Styczniowe sztormy na plaży w Lubiatowie przyniosły niezwykłe odkrycie. W pobliżu wyjścia nr 44, zaledwie kilka metrów na zachód, wśród pozostałości podmytych drzew, odsłoniły się fundamenty historycznego budynku.
Kamienie i cegły to to, co pozostało po domku wypoczynkowym należącym do rodziny Fliesbachów – znanych właścicieli pałacu w pobliskim Jackowie.

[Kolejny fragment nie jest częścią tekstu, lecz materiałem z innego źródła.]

This design comes from an exercise in tuning for a short achievable clock period and few clock cycles on the open sky130 flow, not from production work. At most, simulation tests tie the RTL to the original design; equivalence was not proved. For runs 2 to 5, only the layout was checked, not whether the RTL still works. Power is estimated from default activity; no workload was simulated.

==> design.v <==
module ALU (
	input [63:0] base,
	input [8:0] imm,
	output [63:0] addr
);
	wire [8:0] lp = base[8:0] ^ imm;
	wire [8:0] lg = base[8:0] & imm;
	wire [8:0] a1, b1, a2, b2, a3, b3, c;
	genvar i;
	generate
		for (i = 0; i < 9; i = i + 1) begin : lo
			if (i >= 1) PreI c1 (lg[i], lp[i], lg[i-1], lp[i-1], a1[i], b1[i]);
			else begin assign a1[i] = ~lg[i]; assign b1[i] = ~lp[i]; end
			if (i >= 2) PreN c2 (a1[i], b1[i], a1[i-2], b1[i-2], a2[i], b2[i]);
			else begin assign a2[i] = ~a1[i]; assign b2[i] = ~b1[i]; end
			if (i >= 4) PreI c3 (a2[i], b2[i], a2[i-4], b2[i-4], a3[i], b3[i]);
			else begin assign a3[i] = ~a2[i]; assign b3[i] = ~b2[i]; end
			if (i >= 8) GenN c4 (a3[i], b3[i], a3[i-8], c[i]);
			else assign c[i] = ~a3[i];
		end
	endgenerate
	wire [8:0] lo_sum = lp ^ {c[7:0], 1'b0};
	wire c9 = c[8];
	wire [54:0] hi = base[63:9];
	wire [54:0] o0 = hi, z0 = ~hi;
	wire [54:0] o1, z1, o2, z2, o3, z3, o4, z4, o5, z5, o6, z6;
	generate
		for (i = 0; i < 55; i = i + 1) begin : pre
			if (i >= 1) begin AndI ao1 (o0[i], o0[i-1], o1[i]); AndI az1 (z0[i], z0[i-1], z1[i]); end
			else begin assign o1[i] = ~o0[i]; assign z1[i] = ~z0[i]; end
			if (i >= 2) begin AndN ao2 (o1[i], o1[i-2], o2[i]); AndN az2 (z1[i], z1[i-2], z2[i]); end
			else begin assign o2[i] = ~o1[i]; assign z2[i] = ~z1[i]; end
			if (i >= 4) begin AndI ao3 (o2[i], o2[i-4], o3[i]); AndI az3 (z2[i], z2[i-4], z3[i]); end
			else begin assign o3[i] = ~o2[i]; assign z3[i] = ~z2[i]; end
			if (i >= 8) begin AndN ao4 (o3[i], o3[i-8], o4[i]); AndN az4 (z3[i], z3[i-8], z4[i]); end
			else begin assign o4[i] = ~o3[i]; assign z4[i] = ~z3[i]; end
			if (i >= 16) begin AndI ao5 (o4[i], o4[i-16], o5[i]); AndI az5 (z4[i], z4[i-16], z5[i]); end
			else begin assign o5[i] = ~o4[i]; assign z5[i] = ~z4[i]; end
			if (i >= 32) begin AndN ao6 (o5[i], o5[i-32], o6[i]); AndN az6 (z5[i], z5[i-32], z6[i]); end
			else begin assign o6[i] = ~o5[i]; assign z6[i] = ~z5[i]; end
		end
	endgenerate
	wire [54:0] ones = {o6[53:0], 1'b1};
	wire [54:0] zeros = {z6[53:0], 1'b1};
	wire up = c9 & ~imm[8];
	wire down = ~c9 & imm[8];
	assign addr = {hi ^ (({55{up}} & ones) | ({55{down}} & zeros)), lo_sum};
endmodule
module ALUControl (
	input [63:0] a,
	input [63:0] b,       
	input [63:0] braw,    
	input cin,
	input add,
	input and_,
	input orr,
	output z
);
	wire [63:0] p = a ^ b;
	wire [63:0] g = a | b;
	wire [63:0] bad = {p[63:1] ^ g[62:0], p[0] ^ cin};
	wire nz_add, nz_and, nz_orr;
	SignExtend t_add (.v(bad), .nz(nz_add));
	SignExtend t_and (.v(a & braw), .nz(nz_and));
	SignExtend t_orr (.v(a | braw), .nz(nz_orr));
	assign z = (add & ~nz_add) | (and_ & ~nz_and) | (orr & ~nz_orr);
endmodule
module Adder (
	input [63:0] a,
	input [63:0] b,
	input cin,
	output [63:0] sum,
	output [63:0] sumn
);
	wire [63:0] p = a ^ b;
	wire [63:0] g0 = {a[62:0] & b[62:0], cin};
	wire [63:0] p0 = {p[62:0], 1'b0};
	wire [63:0] g1, p1, g2, p2, g3, p3, g4, p4, g5, p5, g6;
	genvar i;
	generate
		for (i = 0; i < 64; i = i + 1) begin : l
			if (i >= 1) PreI c1 (g0[i], p0[i], g0[i-1], p0[i-1], g1[i], p1[i]);
			else begin assign g1[i] = ~g0[i]; assign p1[i] = ~p0[i]; end
			if (i >= 2) PreN c2 (g1[i], p1[i], g1[i-2], p1[i-2], g2[i], p2[i]);
			else begin assign g2[i] = ~g1[i]; assign p2[i] = ~p1[i]; end
			if (i >= 4) PreI c3 (g2[i], p2[i], g2[i-4], p2[i-4], g3[i], p3[i]);
			else begin assign g3[i] = ~g2[i]; assign p3[i] = ~p2[i]; end
			if (i >= 8) PreN c4 (g3[i], p3[i], g3[i-8], p3[i-8], g4[i], p4[i]);
			else begin assign g4[i] = ~g3[i]; assign p4[i] = ~p3[i]; end
			if (i >= 16) PreI c5 (g4[i], p4[i], g4[i-16], p4[i-16], g5[i], p5[i]);
			else begin assign g5[i] = ~g4[i]; assign p5[i] = ~p4[i]; end
			if (i >= 32) GenN c6 (g5[i], p5[i], g5[i-32], g6[i]);
			else assign g6[i] = ~g5[i];
		end
	endgenerate
	assign sum = p ^ g6;
	assign sumn = ~p ^ g6;
endmodule
module ControlUnit (
	input [31:0] inst,
	input [9:0] pc,
	input dwr,              
	input [4:0] d_rd,
	input d_zok,            
	input x_wr,
	input [4:0] x_rd,
	input w_wr,
	input [4:0] w_rd,
	input w_z,
	input [30:0] zf,
	output t0,
	output ta,
	output tb,
	output stall,
	output cbz_d,           
	output [9:0] q_t,
	output [9:0] q_nt,
	output [9:0] tgt_cbz
);
	wire isB = inst[31:26] == 6'b000101;
	wire isCBZ = inst[31:24] == 8'hB4;
	wire isLDST = (inst[31:23] == 9'b111110000) & ~inst[21];    
	wire [4:0] rn = inst[9:5];
	wire [4:0] rt = inst[4:0];
	wire rt31 = rt == 5'd31;
	wire xt = dwr & (d_rd == rt);
	wire wt = x_wr & (x_rd == rt);
	wire w2t = w_wr & (w_rd == rt);
	wire zrf = rt31 | zf[rt];
	wire e = rt31 | (~xt & ~wt & (w2t ? w_z : zrf));
	assign t0 = isB | (isCBZ & e);
	assign ta = isCBZ & xt & d_zok;
	assign tb = isCBZ & ~xt & wt;
	assign cbz_d = isCBZ & ~rt31 & xt & ~d_zok;
	assign stall = isLDST & dwr & (d_rd == rn);
	wire [9:0] tgtB, tgtC;
	ProgramCounter add_b (.a(pc), .b(inst[9:0]), .sum(tgtB));
	ProgramCounter add_c (.a(pc), .b(inst[14:5]), .sum(tgtC));
	wire [9:0] seq = pc + 10'd1;
	assign tgt_cbz = tgtC;
	assign q_t = stall ? pc : isB ? tgtB : tgtC;
	assign q_nt = stall ? pc : seq;
endmodule
module DataMemoryMUX (
	input [63:0] a,
	input [63:0] b,
	input add,            
	input sub,
	input and_,
	input orr,
	output z
);
	wire [63:0] p = a ^ b;
	wire [63:0] g = (a | b) & {64{~sub}};
	wire [63:0] bad = {p[63:1] ^ g[62:0], p[0]};
	wire nz_as, nz_and, nz_orr;
	SignExtend t_as (.v(bad), .nz(nz_as));
	SignExtend t_and (.v(a & b), .nz(nz_and));
	SignExtend t_orr (.v(a | b), .nz(nz_orr));
	assign z = (add & ~nz_as) | (and_ & ~nz_and) | (orr & ~nz_orr);
endmodule
module MEMWB (
	input CLOCK,
	input [63:0] d,
	output reg [63:0] q
);
	always @(posedge CLOCK)
		q <= d;
endmodule
module ProgramCounter (
	input [9:0] a,
	input [9:0] b,
	output [9:0] sum
);
	wire [9:0] p = a ^ b;
	wire [9:0] g = a & b;
	wire [9:0] g1, p1, g2, p2, g3, p3, c;
	genvar i;
	generate
		for (i = 0; i < 10; i = i + 1) begin : l
			if (i >= 1) PreI c1 (g[i], p[i], g[i-1], p[i-1], g1[i], p1[i]);
			else begin assign g1[i] = ~g[i]; assign p1[i] = ~p[i]; end
			if (i >= 2) PreN c2 (g1[i], p1[i], g1[i-2], p1[i-2], g2[i], p2[i]);
			else begin assign g2[i] = ~g1[i]; assign p2[i] = ~p1[i]; end
			if (i >= 4) PreI c3 (g2[i], p2[i], g2[i-4], p2[i-4], g3[i], p3[i]);
			else begin assign g3[i] = ~g2[i]; assign p3[i] = ~p2[i]; end
			if (i >= 8) GenN c4 (g3[i], p3[i], g3[i-8], c[i]);
			else assign c[i] = ~g3[i];
		end
	endgenerate
	assign sum = p ^ {c[8:0], 1'b0};
endmodule
module ProgramCounterMUX (
	input [9:0] q_t,
	input [9:0] q_nt,
	input [9:0] d_tgt,
	input t0,
	input ta,
	input tb,
	input r1,               
	input stall,
	input d_zv,
	input x_zalu,
	input x_isLD,
	input x_ldz,
	output [9:0] pc_next,
	output d_valid_next
);
	wire xz = x_zalu | (x_isLD & x_ldz);
	wire take = t0 | (ta & d_zv) | (tb & xz);
	wire red = r1 & xz;
	assign pc_next = red ? d_tgt : take ? q_t : q_nt;
	assign d_valid_next = ~red & ~stall;
endmodule
module RegisterModule (
	input [31*64-1:0] regs,
	input [4:0] sel,
	output [63:0] q
);
	wire [63:0] e [0:31];
	genvar i;
	generate
		for (i = 0; i < 31; i = i + 1) begin : ent
			assign e[i] = regs[i*64 +: 64];
		end
	endgenerate
	assign e[31] = 64'b0;
	wire [63:0] m1 [0:7];
	wire [63:0] m2 [0:1];
	generate
		for (i = 0; i < 8; i = i + 1) begin : l1
			assign m1[i] = sel[1] ? (sel[0] ? e[4*i+3] : e[4*i+2]) : (sel[0] ? e[4*i+1] : e[4*i]);
		end
		for (i = 0; i < 2; i = i + 1) begin : l2
			assign m2[i] = sel[3] ? (sel[2] ? m1[4*i+3] : m1[4*i+2]) : (sel[2] ? m1[4*i+1] : m1[4*i]);
		end
	endgenerate
	assign q = sel[4] ? m2[1] : m2[0];
endmodule
module PreI (input g1, input p1, input g0, input p0, output gn, output pn);
	assign gn = ~(g1 | (p1 & g0));
	assign pn = ~(p1 & p0);
endmodule
module PreN (input gn1, input pn1, input gn0, input pn0, output g, output p);
	assign g = ~(gn1 & (pn1 | gn0));
	assign p = ~(pn1 | pn0);
endmodule
module GenI (input g1, input p1, input g0, output gn);
	assign gn = ~(g1 | (p1 & g0));
endmodule
module GenN (input gn1, input pn1, input gn0, output g);
	assign g = ~(gn1 & (pn1 | gn0));
endmodule
module AndI (input a1, input a0, output yn);
	assign yn = ~(a1 & a0);
endmodule
module AndN (input an1, input an0, output y);
	assign y = ~(an1 | an0);
endmodule
module SignExtend (
	input [63:0] v,
	output nz
);
	wire [31:0] l1;
	wire [15:0] l2;
	wire [7:0] l3;
	wire [3:0] l4;
	wire [1:0] l5;
	genvar i;
	generate
		for (i = 0; i < 32; i = i + 1) begin : a
			AndN c (v[2*i], v[2*i+1], l1[i]);         
		end
		for (i = 0; i < 16; i = i + 1) begin : b
			AndI c (l1[2*i], l1[2*i+1], l2[i]);       
		end
		for (i = 0; i < 8; i = i + 1) begin : c
			AndN c (l2[2*i], l2[2*i+1], l3[i]);
		end
		for (i = 0; i < 4; i = i + 1) begin : d
			AndI c (l3[2*i], l3[2*i+1], l4[i]);
		end
		for (i = 0; i < 2; i = i + 1) begin : e
			AndN c (l4[2*i], l4[2*i+1], l5[i]);
		end
	endgenerate
	AndI f (l5[0], l5[1], nz);
endmodule
module ARMLEG (
	input CLOCK,
	input RESET,
	output [63:0] imem_addr,
	input [31:0] imem_data,
	output [63:0] dmem_addr,
	output [63:0] dmem_wdata,
	output dmem_we,
	output dmem_re,
	input [63:0] dmem_rdata
);
	integer i;
	reg [9:0] pc;
	reg d_valid;
	reg d_isLD, d_isST, d_add, d_sub, d_and, d_orr, d_cbz, d_wr;
	reg [4:0] d_rd;
	reg [63:0] d_vn, d_vb;          
	reg d_xa, d_wa, d_w2a, d_ra;    
	reg d_xb, d_wb, d_w2b, d_rb;    
	reg d_xa_add, d_xa_and, d_xa_orr, d_xa_ld;    
	reg d_xb_add, d_xb_and, d_xb_orr, d_xb_ld, d_xb_addp, d_xb_addn;
	reg [8:0] d_imm;
	reg [9:0] d_tgt;
	reg d_zok;
	reg x_isLD, x_isST, x_add, x_and, x_orr, x_sub, x_wr;
	reg [4:0] x_rd;
	reg [63:0] x_a, x_b, x_bi, x_addr;
	reg w_wr, w2_wr;
	reg [4:0] w_rd, w2_rd;
	reg [63:0] w_res, w2_res;
	reg w_z;
	wire [63:0] w_data;    
	reg [63:0] rf [0:30];
	reg [30:0] zf;
	wire [63:0] x_sum, x_sumn;
	Adder alu_add (.a(x_a), .b(x_bi), .cin(x_sub), .sum(x_sum), .sumn(x_sumn));
	wire [63:0] x_andv = x_a & x_b;
	wire [63:0] x_orv = x_a | x_b;
	wire [63:0] x_out = ({64{x_isLD}} & dmem_rdata) | ({64{x_and}} & x_andv) |
	                    ({64{x_orr}} & x_orv) | ({64{x_add}} & x_sum);
	wire x_zalu, rdata_nz;
	ALUControl zt_alu (.a(x_a), .b(x_bi), .braw(x_b), .cin(x_sub), .add(x_add), .and_(x_and), .orr(x_orr), .z(x_zalu));
	SignExtend zt_ld (.v(dmem_rdata), .nz(rdata_nz));
	wire x_ldz = ~rdata_nz;
	wire x_z = x_zalu | (x_isLD & x_ldz);
	assign dmem_addr = x_addr;
	assign dmem_wdata = x_b;
	assign dmem_we = x_isST;
	assign dmem_re = x_isLD;
	MEMWB w_copy (.CLOCK(CLOCK), .d(x_out), .q(w_data));
	wire [63:0] va = ({64{d_wa}} & w_res) | ({64{d_w2a}} & w2_res) | ({64{d_ra}} & d_vn);
	wire [63:0] vb = ({64{d_wb}} & w_res) | ({64{d_w2b}} & w2_res) | ({64{d_rb}} & d_vb);
	wire [63:0] sub64 = {64{d_sub}};
	wire [63:0] opa = ({64{d_xa_add}} & x_sum) | ({64{d_xa_and}} & x_andv) |
	                  ({64{d_xa_orr}} & x_orv) | ({64{d_xa_ld}} & dmem_rdata) | ({64{~d_xa}} & va);
	wire [63:0] opb_early = ({64{d_xb_and}} & x_andv) | ({64{d_xb_orr}} & x_orv) |
	                        ({64{d_xb_ld}} & dmem_rdata) | ({64{~d_xb}} & vb);
	wire [63:0] opbi_early = ({64{d_xb_and}} & (x_andv ^ sub64)) | ({64{d_xb_orr}} & (x_orv ^ sub64)) |
	                         ({64{d_xb_ld}} & (dmem_rdata ^ sub64)) | ({64{~d_xb}} & (vb ^ sub64));
	wire [63:0] opb = opb_early | ({64{d_xb_add}} & x_sum);
	wire [63:0] opbi = opbi_early | ({64{d_xb_addp}} & x_sum) | ({64{d_xb_addn}} & x_sumn);
	wire [63:0] addr;
	ALU agu (.base(va), .imm(d_imm), .addr(addr));
	wire d_zv;
	DataMemoryMUX zt_d (.a(d_vn), .b(d_vb), .add(d_add), .sub(d_sub), .and_(d_and), .orr(d_orr), .z(d_zv));
	assign imem_addr = {52'b0, pc, 2'b00};
	wire [31:0] inst = imem_data;
	wire [10:0] op11 = inst[31:21];
	wire f_isB   = inst[31:26] == 6'b000101;
	wire f_isCBZ = inst[31:24] == 8'hB4;
	wire f_isADD = op11 == 11'h458;
	wire f_isSUB = op11 == 11'h658;
	wire f_isAND = op11 == 11'h450;
	wire f_isORR = op11 == 11'h550;
	wire f_isLD  = op11 == 11'h7C2;
	wire f_isST  = op11 == 11'h7C0;
	wire f_isR   = f_isADD | f_isSUB | f_isAND | f_isORR;
	wire [4:0] f_rn = inst[9:5];
	wire [4:0] f_rm = inst[20:16];
	wire [4:0] f_rt = inst[4:0];
	wire [4:0] f_rb = inst[28] ? f_rt : f_rm;
	wire f_rt31 = f_rt == 5'd31;
	wire [31*64-1:0] rf_flat;
	genvar gi;
	generate
		for (gi = 0; gi < 31; gi = gi + 1) begin : rff
			assign rf_flat[gi*64 +: 64] = rf[gi];
		end
	endgenerate
	wire [63:0] f_vn, f_vb;
	RegisterModule rd_n (.regs(rf_flat), .sel(f_rn), .q(f_vn));
	RegisterModule rd_b (.regs(rf_flat), .sel(f_rb), .q(f_vb));
	wire dwr = d_valid & d_wr;
	wire f_xa = dwr & (d_rd == f_rn);
	wire f_wa = x_wr & (x_rd == f_rn);
	wire f_w2a = w_wr & (w_rd == f_rn);
	wire f_xb = dwr & (d_rd == f_rb);
	wire f_wb = x_wr & (x_rd == f_rb);
	wire f_w2b = w_wr & (w_rd == f_rb);
	wire c_t0, c_ta, c_tb, stall, f_cbzD;
	wire [9:0] q_t, q_nt, f_tgtC, pc_next;
	wire dv_next;
	ControlUnit fctl (.inst(inst), .pc(pc), .dwr(dwr), .d_rd(d_rd), .d_zok(d_zok),
		.x_wr(x_wr), .x_rd(x_rd), .w_wr(w_wr), .w_rd(w_rd), .w_z(w_z), .zf(zf),
		.t0(c_t0), .ta(c_ta), .tb(c_tb), .stall(stall), .cbz_d(f_cbzD),
		.q_t(q_t), .q_nt(q_nt), .tgt_cbz(f_tgtC));
	ProgramCounterMUX pc_mux (.q_t(q_t), .q_nt(q_nt), .d_tgt(d_tgt), .t0(c_t0), .ta(c_ta), .tb(c_tb),
		.r1(d_valid & d_cbz), .stall(stall), .d_zv(d_zv), .x_zalu(x_zalu), .x_isLD(x_isLD), .x_ldz(x_ldz),
		.pc_next(pc_next), .d_valid_next(dv_next));
	always @(posedge CLOCK) begin
		if (RESET)
			pc <= 10'd0;
		else
			pc <= pc_next;
		d_valid <= ~RESET & dv_next;
		d_isLD <= f_isLD;
		d_isST <= f_isST;
		d_add <= f_isADD | f_isSUB;
		d_sub <= f_isSUB;
		d_and <= f_isAND;
		d_orr <= f_isORR;
		d_cbz <= f_cbzD;
		d_wr <= (f_isR | f_isLD) & ~f_rt31;
		d_rd <= f_rt;
		d_imm <= inst[20:12];
		d_tgt <= f_tgtC;
		d_vn <= f_vn;
		d_vb <= f_vb;
		d_xa <= f_xa;
		d_wa <= f_wa;
		d_w2a <= f_w2a & ~f_wa;
		d_ra <= ~f_wa & ~f_w2a;
		d_xb <= f_xb;
		d_zok <= (f_isR) & ~f_xa & ~f_wa & ~f_w2a & ~f_xb & ~f_wb & ~f_w2b;
		d_xa_add <= f_xa & d_add;
		d_xa_and <= f_xa & d_and;
		d_xa_orr <= f_xa & d_orr;
		d_xa_ld <= f_xa & d_isLD;
		d_xb_add <= f_xb & d_add;
		d_xb_and <= f_xb & d_and;
		d_xb_orr <= f_xb & d_orr;
		d_xb_ld <= f_xb & d_isLD;
		d_xb_addp <= f_xb & d_add & ~f_isSUB;
		d_xb_addn <= f_xb & d_add & f_isSUB;
		d_wb <= f_wb;
		d_w2b <= f_w2b & ~f_wb;
		d_rb <= ~f_wb & ~f_w2b;
		if (RESET || !d_valid) begin
			x_isLD <= 1'b0;
			x_isST <= 1'b0;
			x_wr <= 1'b0;
		end else begin
			x_isLD <= d_isLD;
			x_isST <= d_isST;
			x_wr <= d_wr;
		end
		x_add <= d_add;
		x_sub <= d_sub;
		x_and <= d_and;
		x_orr <= d_orr;
		x_rd <= d_rd;
		x_a <= opa;
		x_b <= opb;
		x_bi <= opbi;
		x_addr <= addr;
		w_wr <= ~RESET & x_wr;
		w_rd <= x_rd;
		w_res <= x_out;
		w_z <= x_z;
		w2_wr <= ~RESET & w_wr;
		w2_rd <= w_rd;
		w2_res <= w_res;
		if (w_wr) begin
			rf[w_rd] <= w_data;
			zf[w_rd] <= w_z;
		end
	end
endmodule
==> run.sh <==
#!/bin/bash
# synth_recipe.tcl (not shown) runs the flow's synth.tcl, then flattens the netlist and writes it again
# the make line also repeats each setting of config.mk as NAME=value (left out here)
make -C /OpenROAD-flow-scripts/flow DESIGN_CONFIG=/design/flow/config.mk WORK_HOME=/design/flow/orfs CLKGATE_MAP_FILE= SYNTH_SCRIPT=/design/flow/synth_recipe.tcl finish
==> config.mk <==
export PLATFORM = sky130hd
export DESIGN_NAME = ARMLEG
export DESIGN_NICKNAME = ARMLEG
export VERILOG_FILES = /design/flow/design.v
export SDC_FILE = /design/flow/constraint.sdc
export NUM_CORES = 8
export LEC_CHECK = 0
export CAP_MARGIN = 20
export CORE_MARGIN = 2
export CORE_UTILIZATION = 30
export GPL_TIMING_DRIVEN = 1
export SETUP_SLACK_MARGIN = 5
export SLEW_MARGIN = 20
export SYNTH_HIERARCHICAL = 1
==> constraint.sdc <==
create_clock -name core_clock -period 8.0 [get_ports {CLOCK}]
set_input_delay 1.6000 -clock core_clock [delete_from_list [all_inputs] [get_ports {CLOCK}]]
set_output_delay 1.6000 -clock core_clock [all_outputs]
set_load 0.01 [all_outputs]
==> results of run 1 <==
==> metal layers <==
metal	wire length [um]	track usage (%)	part of all wire [%]	vias up
li1	-	-	-	45743
met1	220000	30.5	36	55292
met2	264000	37.1	43	8233
met3	84100	7.83	14	1900
met4	50200	16.7	8.1	32
met5	234	0	0.038	-
==> state kept, by name (all words and copies together), names as in the netlist, 31 cells and up <==
register,cells
w_copy.q,64
x_bi,64
x_a,64
d_vn,64
x_addr,64
zf,31
x_b,64
w_res,64
w2_res,64
rf,1984
d_vb,64
==> worst min-delay path by stage <==
stage / start / endpoint / slack (ns) / cells after the start
after floorplan: w_res[62] / w2_res[62] / 0.35 / 0
after global placement: w_res[43] / w2_res[43] / 0.35 / 0
after detailed placement: w_res[47] / w2_res[47] / 0.36 / 0
after CTS: w_res[20] / w2_res[20] / 0.35 / 0
after global routing: w_res[20] / w2_res[20] / 0.37 / 0
final: w_res[20] / w2_res[20] / 0.35 / 0
==> layout by cell type, fill, tap and decap left out, drive strengths merged, types with 54 or more instances in the layout <==
| cell | instances |
|---|---|
| or2 | 85 |
| a32oi | 64 |
| a211o | 79 |
| nor3 | 246 |
| a222oi | 317 |
| nand2 | 806 |
| o211ai | 112 |
| nor2 | 974 |
| clkinv | 90 |
| dfxtp | 657 |
| xor2 | 172 |
| conb | 54 |
| a221o | 63 |
| mux4 | 263 |
| a21oi | 556 |
| xnor2 | 221 |
| o21ai | 463 |
| inv | 729 |
| mux2i | 1404 |
| o221ai | 306 |
| edfxtp | 2015 |
| ha | 290 |
| buf | 909 |
| clkbuf | 444 |
| a211oi | 112 |
| o22ai | 505 |
| and2 | 71 |
==> report_power, final <==
| group | leakage (nW) | switching, mW | internal, mW |
|---|---|---|---|
| combinational | 31.2 | 4.10 | 2.61 |
| clock | 4.95 | 6.00 | 8.45 |
| sequential | 28.5 | 0.547 | 15.0 |
| total | 64.6 | 10.6 | 26.1 |
==> area by class of cell <==
| type | count | area [sq um] |
|---|---|---|
| Multi-Input combinational cell | 7507 | 64200 |
| Antenna cell | 38 | 95.1 |
| Inverter | 713 | 2830 |
| Timing Repair inverter | 11 | 139 |
| Fill cell | 44065 | 291000 |
| Sequential cell | 2672 | 74400 |
| Tap cell | 6174 | 7720 |
| Clock buffer | 409 | 8420 |
| Clock inverter | 143 | 1690 |
| Timing Repair Buffer | 1042 | 12000 |
==> critical path: stages, from the launching register on <==
cell and delay, ns:
dfxtp_4 0.40, buf_4 0.16, buf_6 0.18, a222oi_1 1.12, inv_1 0.32, inv_1 0.13
nand2_1 0.07, nor2_1 0.13, nand2_1 0.09, nor2_1 0.10, nand2_1 0.08, nor2_1 0.12
a22oi_2 0.08, xnor2_1 0.13
==> per-stage QoR <==
stage	setup slack [ns]	instance area [sq um]	power [mW]	utilization, %
floorplan	4.49	140000	18.8	-
global placement	2.34	148000	20.7	32.0
CTS	4.75	167000	36.0	36.1
finish	4.72	171000	36.7	37.1
global route	4.66	171000	37.5	37.1
detailed placement	2.29	148000	20.8	32.0
==> timing repair <==
| item | CTS | global route |
|---|---|---|
| gates cloned | 81 | 20 |
| buffers inserted | 344 | 182 |
| pin swaps | 176 | 192 |
| endpoints found under the hold margin | 0 | 0 |
| gates resized for setup | 1995 | 526 |
| endpoints found under the setup margin | 1471 | 767 |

Zgodnie z przekazami, domek został zniszczony w 1945 roku przez wojska rosyjskie. Rodzina Fliesbachów spędzała w nim letnie miesiące, szczególnie w okresie żniw. Można powiedzieć, że byli jednymi z pionierów turystyki letniskowej w regionie, który dziś jest popularnym miejscem wypoczynkowym.
Odkrycie to nie tylko przypomnienie o burzliwej historii Pomorza, ale również dowód na to, jak dynamicznie zmienia się linia brzegowa pod wpływem działania morza. Odsłonięte fundamenty stanowią swoiste świadectwo nieustającego wpływu natury na krajobraz nadmorski.
Warto również wspomnieć, że niedaleko tego miejsca działała kiedyś stacja ratownictwa brzegowego. Przez wieki była ona ważnym punktem pomocy dla żeglarzy i marynarzy, podkreślając historyczne znaczenie tego odcinka wybrzeża.